::: DATA FOR THIS EXERCISE :::

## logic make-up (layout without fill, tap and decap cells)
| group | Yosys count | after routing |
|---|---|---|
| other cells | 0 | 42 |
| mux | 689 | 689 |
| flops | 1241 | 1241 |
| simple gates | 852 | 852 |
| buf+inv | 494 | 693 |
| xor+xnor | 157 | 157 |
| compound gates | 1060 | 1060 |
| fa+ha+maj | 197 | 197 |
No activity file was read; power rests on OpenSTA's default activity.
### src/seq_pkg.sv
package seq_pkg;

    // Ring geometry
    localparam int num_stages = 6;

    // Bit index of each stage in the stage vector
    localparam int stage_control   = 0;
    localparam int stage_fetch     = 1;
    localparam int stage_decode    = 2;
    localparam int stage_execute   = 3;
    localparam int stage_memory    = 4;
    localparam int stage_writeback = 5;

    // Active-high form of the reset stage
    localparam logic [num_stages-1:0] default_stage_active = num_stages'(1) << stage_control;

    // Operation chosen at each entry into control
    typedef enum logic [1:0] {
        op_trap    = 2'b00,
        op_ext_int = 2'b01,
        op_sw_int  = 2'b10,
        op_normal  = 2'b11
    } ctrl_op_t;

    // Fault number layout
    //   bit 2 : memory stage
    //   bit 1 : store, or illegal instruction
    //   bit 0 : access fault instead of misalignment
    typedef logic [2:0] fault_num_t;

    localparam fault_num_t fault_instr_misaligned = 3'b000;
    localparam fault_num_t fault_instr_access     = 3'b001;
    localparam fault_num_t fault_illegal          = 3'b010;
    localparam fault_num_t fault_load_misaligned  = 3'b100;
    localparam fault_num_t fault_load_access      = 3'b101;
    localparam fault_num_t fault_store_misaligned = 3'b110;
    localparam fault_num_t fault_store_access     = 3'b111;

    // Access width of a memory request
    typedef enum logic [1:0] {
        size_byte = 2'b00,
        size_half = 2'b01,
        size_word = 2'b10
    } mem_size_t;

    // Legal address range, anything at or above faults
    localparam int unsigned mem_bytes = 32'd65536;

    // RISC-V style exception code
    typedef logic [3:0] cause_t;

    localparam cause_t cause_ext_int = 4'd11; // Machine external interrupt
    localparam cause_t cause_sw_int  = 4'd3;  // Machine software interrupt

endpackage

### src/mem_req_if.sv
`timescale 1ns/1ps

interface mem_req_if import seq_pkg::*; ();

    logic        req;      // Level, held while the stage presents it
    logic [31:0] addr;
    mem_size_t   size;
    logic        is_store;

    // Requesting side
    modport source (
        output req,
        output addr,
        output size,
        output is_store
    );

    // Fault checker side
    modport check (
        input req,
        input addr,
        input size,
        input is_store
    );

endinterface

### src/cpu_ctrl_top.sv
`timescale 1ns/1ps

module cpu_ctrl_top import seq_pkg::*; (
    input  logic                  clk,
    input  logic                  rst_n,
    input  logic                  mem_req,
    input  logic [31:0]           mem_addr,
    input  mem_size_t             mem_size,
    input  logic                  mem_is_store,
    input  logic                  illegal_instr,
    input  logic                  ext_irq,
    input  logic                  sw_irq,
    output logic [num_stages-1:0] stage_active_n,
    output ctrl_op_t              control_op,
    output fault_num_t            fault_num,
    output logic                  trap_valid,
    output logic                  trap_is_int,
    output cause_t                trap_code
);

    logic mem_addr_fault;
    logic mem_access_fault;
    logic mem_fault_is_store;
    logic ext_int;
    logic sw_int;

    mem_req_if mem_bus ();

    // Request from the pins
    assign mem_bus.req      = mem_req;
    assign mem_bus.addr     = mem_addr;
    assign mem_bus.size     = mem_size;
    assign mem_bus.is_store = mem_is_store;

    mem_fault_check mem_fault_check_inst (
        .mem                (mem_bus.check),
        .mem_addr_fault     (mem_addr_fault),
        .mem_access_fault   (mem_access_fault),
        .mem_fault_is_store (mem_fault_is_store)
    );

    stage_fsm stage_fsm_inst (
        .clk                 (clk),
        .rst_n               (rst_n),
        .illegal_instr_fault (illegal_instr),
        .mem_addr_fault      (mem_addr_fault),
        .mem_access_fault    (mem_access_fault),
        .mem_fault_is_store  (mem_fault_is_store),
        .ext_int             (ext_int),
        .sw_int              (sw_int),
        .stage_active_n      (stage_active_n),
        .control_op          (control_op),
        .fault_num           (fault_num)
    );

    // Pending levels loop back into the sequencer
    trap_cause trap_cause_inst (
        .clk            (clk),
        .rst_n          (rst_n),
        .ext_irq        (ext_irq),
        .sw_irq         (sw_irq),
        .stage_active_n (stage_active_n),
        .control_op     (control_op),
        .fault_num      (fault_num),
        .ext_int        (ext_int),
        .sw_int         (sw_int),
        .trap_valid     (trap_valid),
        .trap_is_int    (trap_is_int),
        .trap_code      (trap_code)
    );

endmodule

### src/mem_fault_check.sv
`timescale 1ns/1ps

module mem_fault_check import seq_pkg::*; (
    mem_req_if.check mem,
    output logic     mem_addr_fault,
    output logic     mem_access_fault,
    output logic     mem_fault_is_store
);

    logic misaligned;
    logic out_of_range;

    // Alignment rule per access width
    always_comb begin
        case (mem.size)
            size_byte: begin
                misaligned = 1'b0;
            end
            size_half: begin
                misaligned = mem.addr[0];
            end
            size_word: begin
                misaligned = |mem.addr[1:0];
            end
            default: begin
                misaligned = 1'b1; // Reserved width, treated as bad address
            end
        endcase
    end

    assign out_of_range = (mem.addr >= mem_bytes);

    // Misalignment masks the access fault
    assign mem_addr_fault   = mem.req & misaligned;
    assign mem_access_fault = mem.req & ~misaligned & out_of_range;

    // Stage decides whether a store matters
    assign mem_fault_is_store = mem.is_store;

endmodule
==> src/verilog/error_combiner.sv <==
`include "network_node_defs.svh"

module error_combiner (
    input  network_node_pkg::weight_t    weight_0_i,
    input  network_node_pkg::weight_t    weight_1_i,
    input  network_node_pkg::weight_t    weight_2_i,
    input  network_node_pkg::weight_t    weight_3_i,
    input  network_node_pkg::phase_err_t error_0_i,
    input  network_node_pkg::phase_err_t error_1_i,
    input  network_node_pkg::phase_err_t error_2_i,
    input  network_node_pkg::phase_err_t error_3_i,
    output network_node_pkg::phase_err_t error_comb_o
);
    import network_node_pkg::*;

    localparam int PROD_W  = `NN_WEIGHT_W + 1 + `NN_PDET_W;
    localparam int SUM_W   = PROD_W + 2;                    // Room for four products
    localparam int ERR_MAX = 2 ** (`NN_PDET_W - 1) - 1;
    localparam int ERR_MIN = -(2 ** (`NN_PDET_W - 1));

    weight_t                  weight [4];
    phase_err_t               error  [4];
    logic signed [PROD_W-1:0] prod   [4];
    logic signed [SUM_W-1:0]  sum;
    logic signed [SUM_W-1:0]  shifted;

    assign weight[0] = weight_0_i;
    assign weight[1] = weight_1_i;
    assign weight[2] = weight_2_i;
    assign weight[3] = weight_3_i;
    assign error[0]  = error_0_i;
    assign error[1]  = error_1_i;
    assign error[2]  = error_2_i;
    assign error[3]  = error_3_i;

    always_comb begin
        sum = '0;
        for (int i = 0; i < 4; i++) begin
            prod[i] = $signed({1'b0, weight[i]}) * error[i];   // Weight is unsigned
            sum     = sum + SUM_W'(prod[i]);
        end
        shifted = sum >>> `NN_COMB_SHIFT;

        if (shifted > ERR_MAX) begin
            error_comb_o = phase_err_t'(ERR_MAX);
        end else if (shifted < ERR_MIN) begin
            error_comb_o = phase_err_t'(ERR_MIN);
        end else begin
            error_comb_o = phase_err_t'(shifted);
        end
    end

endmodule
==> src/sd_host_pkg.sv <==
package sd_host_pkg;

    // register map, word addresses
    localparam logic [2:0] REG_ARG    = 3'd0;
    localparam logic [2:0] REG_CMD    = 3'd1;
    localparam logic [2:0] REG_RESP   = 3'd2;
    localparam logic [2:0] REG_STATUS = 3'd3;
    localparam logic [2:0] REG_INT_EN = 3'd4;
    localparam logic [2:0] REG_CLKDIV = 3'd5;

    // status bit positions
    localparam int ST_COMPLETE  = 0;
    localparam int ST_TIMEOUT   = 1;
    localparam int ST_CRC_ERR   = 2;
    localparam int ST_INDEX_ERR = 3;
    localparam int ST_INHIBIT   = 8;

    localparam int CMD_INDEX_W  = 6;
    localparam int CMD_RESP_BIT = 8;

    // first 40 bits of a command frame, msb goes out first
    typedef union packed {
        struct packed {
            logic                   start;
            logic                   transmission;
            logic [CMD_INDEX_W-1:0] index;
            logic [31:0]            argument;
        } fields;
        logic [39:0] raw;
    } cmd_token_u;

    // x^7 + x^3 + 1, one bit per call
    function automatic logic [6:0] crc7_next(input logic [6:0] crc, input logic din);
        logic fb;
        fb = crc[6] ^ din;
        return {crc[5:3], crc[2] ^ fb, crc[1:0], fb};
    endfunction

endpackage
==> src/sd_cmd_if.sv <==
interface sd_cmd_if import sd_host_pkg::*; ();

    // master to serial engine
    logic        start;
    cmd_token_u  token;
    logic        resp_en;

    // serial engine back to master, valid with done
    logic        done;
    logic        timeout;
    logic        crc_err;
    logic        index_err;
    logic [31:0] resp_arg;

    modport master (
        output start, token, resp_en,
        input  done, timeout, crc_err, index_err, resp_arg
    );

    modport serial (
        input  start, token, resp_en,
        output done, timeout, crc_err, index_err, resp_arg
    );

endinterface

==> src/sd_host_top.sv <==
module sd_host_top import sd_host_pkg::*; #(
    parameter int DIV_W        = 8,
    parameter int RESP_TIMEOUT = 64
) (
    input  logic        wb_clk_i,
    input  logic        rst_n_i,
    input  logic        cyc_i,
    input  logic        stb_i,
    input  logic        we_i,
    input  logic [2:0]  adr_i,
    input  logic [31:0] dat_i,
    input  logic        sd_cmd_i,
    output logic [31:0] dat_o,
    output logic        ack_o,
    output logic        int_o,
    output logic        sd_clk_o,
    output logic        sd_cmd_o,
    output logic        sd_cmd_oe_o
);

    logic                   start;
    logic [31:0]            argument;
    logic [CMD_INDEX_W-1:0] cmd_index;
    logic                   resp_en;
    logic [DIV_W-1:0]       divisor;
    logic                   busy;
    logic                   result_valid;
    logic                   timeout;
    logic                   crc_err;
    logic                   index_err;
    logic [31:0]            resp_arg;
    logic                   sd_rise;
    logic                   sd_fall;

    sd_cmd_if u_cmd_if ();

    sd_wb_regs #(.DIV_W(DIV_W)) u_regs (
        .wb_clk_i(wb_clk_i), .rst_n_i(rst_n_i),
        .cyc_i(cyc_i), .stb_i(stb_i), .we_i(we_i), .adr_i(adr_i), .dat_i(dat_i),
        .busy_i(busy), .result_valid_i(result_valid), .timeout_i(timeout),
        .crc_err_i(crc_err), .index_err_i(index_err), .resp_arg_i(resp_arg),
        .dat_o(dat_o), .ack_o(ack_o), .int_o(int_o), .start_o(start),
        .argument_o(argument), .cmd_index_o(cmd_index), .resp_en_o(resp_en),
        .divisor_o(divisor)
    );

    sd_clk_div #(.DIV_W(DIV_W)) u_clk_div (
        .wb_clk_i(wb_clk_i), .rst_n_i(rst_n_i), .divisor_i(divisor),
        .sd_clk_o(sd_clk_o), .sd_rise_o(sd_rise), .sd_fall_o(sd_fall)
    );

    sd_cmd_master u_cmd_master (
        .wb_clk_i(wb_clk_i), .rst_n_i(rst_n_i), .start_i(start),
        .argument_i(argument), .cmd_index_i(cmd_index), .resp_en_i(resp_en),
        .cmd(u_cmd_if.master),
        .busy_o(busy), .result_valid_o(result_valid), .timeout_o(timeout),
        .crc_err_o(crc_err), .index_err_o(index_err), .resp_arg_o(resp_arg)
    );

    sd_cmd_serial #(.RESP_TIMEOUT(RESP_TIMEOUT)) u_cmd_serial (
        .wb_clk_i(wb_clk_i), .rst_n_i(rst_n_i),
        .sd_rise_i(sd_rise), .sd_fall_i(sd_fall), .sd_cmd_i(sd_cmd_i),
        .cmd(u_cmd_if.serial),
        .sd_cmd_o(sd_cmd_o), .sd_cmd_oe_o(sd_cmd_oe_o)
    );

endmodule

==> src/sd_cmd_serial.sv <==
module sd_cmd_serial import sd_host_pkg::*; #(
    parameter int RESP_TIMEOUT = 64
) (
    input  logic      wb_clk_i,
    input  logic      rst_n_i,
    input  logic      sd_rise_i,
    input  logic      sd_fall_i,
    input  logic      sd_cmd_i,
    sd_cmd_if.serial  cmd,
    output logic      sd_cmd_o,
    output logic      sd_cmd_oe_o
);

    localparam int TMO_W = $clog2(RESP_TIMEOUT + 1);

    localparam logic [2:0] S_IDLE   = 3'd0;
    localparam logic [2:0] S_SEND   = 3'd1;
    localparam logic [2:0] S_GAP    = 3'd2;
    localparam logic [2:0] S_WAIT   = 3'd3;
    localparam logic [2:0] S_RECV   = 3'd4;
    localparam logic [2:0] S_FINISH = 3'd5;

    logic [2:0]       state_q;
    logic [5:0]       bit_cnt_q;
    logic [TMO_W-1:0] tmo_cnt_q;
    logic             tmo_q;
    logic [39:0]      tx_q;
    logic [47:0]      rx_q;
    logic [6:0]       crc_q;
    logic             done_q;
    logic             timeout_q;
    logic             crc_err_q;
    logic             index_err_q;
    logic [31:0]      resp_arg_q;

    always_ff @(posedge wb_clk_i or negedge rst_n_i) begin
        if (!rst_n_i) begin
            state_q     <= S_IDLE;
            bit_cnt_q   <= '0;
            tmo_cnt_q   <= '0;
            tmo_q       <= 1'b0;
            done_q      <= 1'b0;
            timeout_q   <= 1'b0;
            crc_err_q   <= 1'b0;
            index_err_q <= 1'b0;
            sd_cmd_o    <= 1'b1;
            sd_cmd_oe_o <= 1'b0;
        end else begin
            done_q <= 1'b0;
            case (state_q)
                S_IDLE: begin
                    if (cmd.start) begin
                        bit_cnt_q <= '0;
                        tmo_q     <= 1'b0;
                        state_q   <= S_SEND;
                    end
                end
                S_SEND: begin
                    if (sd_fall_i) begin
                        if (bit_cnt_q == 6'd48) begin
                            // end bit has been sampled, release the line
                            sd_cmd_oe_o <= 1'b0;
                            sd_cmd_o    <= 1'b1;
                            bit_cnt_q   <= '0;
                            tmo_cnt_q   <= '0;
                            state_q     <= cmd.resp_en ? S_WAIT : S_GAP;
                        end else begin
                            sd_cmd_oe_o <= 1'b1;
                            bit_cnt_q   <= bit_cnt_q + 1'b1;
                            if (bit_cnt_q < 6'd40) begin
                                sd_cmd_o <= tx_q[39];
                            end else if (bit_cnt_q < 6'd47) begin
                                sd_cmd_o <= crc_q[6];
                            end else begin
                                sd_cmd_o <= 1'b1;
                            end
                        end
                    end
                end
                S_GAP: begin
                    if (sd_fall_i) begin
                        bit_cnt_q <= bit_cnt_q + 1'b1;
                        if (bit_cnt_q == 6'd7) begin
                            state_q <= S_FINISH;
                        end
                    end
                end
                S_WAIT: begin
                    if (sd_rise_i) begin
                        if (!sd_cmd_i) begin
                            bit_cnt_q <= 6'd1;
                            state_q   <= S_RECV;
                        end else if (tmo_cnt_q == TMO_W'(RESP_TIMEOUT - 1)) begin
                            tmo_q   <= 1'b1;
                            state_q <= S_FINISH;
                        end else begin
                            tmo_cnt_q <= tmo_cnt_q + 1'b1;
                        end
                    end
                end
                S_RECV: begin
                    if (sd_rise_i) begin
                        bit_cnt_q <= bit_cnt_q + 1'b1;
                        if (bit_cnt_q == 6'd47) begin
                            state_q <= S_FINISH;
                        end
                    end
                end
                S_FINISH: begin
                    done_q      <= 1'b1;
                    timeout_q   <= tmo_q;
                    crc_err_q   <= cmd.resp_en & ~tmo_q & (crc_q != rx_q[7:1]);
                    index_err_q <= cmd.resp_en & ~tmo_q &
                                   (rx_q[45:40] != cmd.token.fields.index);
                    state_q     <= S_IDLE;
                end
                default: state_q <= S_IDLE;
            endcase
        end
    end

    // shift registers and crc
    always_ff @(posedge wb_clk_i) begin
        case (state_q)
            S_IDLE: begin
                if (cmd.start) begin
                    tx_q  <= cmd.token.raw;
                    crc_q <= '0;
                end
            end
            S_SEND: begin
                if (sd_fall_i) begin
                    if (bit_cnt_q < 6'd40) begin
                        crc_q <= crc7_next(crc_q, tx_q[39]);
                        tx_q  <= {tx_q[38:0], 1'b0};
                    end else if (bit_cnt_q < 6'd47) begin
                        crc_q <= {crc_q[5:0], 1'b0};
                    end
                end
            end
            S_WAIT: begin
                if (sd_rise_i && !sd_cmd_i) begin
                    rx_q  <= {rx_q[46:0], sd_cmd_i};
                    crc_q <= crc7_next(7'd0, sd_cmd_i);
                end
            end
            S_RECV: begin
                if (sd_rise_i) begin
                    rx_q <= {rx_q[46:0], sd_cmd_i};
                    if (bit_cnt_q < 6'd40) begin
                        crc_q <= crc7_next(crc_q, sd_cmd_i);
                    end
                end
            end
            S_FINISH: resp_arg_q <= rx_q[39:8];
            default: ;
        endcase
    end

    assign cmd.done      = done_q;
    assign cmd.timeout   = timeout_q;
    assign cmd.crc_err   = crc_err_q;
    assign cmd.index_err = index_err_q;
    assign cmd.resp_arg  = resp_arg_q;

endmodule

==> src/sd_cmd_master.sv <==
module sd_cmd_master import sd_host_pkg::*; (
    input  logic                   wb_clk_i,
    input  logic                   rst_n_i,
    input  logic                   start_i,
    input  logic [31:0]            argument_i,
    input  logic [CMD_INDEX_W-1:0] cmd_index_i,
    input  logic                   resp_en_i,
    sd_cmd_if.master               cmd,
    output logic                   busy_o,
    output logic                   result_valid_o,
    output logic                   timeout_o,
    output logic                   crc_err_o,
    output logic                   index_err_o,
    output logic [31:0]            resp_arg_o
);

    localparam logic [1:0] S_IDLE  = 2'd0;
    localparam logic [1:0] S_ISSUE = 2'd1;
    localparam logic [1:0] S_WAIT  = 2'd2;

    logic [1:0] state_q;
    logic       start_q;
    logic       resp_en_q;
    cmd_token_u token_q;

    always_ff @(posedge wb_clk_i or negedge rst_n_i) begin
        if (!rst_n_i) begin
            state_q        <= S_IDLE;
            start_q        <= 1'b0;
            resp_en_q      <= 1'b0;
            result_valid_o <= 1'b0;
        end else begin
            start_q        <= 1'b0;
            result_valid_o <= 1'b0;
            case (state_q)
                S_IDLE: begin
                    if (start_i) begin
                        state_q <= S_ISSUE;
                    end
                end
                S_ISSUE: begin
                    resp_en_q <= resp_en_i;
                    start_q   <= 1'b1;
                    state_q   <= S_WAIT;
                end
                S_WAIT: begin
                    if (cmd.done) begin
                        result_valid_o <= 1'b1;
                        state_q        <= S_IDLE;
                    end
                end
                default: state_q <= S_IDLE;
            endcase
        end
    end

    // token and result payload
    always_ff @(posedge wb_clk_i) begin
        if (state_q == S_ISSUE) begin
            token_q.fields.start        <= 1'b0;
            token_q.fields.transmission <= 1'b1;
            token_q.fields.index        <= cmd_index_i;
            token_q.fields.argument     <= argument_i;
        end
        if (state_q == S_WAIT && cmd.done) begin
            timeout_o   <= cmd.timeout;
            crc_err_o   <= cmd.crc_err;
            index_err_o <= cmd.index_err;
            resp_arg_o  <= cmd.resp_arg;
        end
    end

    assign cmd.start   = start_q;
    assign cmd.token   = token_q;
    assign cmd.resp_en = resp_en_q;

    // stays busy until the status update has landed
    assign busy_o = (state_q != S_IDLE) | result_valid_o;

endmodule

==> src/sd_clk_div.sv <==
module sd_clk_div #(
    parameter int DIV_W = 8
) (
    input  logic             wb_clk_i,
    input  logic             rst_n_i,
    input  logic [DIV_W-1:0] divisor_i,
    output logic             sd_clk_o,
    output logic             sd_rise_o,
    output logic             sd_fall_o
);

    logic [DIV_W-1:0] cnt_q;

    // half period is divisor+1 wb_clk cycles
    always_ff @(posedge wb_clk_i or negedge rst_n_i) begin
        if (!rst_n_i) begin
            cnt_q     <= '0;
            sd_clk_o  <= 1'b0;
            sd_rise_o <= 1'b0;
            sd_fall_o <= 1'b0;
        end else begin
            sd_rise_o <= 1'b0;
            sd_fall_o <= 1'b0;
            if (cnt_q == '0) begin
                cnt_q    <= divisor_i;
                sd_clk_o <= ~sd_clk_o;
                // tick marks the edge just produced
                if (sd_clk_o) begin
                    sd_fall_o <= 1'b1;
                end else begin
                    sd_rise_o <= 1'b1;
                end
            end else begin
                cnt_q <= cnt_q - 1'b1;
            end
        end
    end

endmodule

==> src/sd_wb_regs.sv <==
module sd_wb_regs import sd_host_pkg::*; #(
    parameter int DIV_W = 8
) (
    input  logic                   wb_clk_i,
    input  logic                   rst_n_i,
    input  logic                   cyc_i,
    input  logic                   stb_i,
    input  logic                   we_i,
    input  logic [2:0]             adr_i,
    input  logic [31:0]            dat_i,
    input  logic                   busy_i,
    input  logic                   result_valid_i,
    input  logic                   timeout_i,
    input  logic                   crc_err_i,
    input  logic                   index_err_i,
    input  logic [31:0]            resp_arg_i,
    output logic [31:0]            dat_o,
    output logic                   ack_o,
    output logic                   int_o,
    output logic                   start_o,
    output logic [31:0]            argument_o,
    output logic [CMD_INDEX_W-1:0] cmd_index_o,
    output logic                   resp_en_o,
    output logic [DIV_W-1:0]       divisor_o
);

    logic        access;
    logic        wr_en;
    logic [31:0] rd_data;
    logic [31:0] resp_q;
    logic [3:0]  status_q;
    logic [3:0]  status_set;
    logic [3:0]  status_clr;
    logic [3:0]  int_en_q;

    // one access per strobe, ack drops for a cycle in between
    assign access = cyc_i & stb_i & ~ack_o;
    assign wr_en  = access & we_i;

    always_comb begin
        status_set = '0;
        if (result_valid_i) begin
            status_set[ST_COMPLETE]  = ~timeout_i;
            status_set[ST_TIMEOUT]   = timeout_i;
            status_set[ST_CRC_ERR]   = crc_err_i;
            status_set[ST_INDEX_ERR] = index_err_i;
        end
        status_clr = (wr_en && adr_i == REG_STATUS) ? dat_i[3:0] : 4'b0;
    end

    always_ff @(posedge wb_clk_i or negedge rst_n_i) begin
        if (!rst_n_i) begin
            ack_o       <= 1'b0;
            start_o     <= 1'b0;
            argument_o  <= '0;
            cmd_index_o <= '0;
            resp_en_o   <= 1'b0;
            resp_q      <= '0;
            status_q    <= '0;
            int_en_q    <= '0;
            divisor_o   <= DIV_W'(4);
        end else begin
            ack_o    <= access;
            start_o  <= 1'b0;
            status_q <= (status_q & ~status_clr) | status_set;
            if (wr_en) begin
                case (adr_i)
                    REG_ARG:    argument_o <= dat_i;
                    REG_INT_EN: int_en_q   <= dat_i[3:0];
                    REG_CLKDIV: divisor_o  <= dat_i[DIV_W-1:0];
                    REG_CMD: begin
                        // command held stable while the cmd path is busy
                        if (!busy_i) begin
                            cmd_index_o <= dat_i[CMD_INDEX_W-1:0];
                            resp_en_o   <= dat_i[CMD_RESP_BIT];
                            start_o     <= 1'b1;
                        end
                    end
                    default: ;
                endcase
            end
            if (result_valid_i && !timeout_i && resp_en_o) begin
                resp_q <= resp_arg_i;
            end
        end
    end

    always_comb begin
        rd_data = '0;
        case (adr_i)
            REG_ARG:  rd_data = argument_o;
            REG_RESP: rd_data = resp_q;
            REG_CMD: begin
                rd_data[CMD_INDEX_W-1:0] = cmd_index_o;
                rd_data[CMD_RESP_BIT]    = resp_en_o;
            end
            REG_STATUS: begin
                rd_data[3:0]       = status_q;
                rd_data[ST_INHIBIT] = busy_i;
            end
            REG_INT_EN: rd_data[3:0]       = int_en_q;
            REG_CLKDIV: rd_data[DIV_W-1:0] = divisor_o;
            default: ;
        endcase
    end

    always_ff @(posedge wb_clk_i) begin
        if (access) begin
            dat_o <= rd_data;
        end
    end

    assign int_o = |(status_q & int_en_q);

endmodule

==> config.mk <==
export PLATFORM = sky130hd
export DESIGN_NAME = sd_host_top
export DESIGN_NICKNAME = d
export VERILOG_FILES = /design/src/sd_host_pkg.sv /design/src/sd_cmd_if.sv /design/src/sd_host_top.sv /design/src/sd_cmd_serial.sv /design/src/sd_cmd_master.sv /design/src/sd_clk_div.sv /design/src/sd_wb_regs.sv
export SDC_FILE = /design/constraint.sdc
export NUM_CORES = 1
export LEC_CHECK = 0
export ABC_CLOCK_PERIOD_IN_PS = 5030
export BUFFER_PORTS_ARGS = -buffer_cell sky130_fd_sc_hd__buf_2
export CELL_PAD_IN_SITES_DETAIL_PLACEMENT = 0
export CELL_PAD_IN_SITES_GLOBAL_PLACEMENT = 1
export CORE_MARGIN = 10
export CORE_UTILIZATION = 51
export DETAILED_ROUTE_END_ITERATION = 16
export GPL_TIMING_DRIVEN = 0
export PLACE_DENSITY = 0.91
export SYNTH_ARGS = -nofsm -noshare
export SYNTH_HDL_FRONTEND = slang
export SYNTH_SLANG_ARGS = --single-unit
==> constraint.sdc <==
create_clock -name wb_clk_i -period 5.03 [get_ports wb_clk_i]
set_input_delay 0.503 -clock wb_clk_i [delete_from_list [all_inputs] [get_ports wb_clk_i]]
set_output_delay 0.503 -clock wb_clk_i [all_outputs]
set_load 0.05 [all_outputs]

:::

> **WORK INSTRUCTION**: Reply with the number of lines in the material above that contain "into", and nothing more.

> **RESPONSE BOX**: 2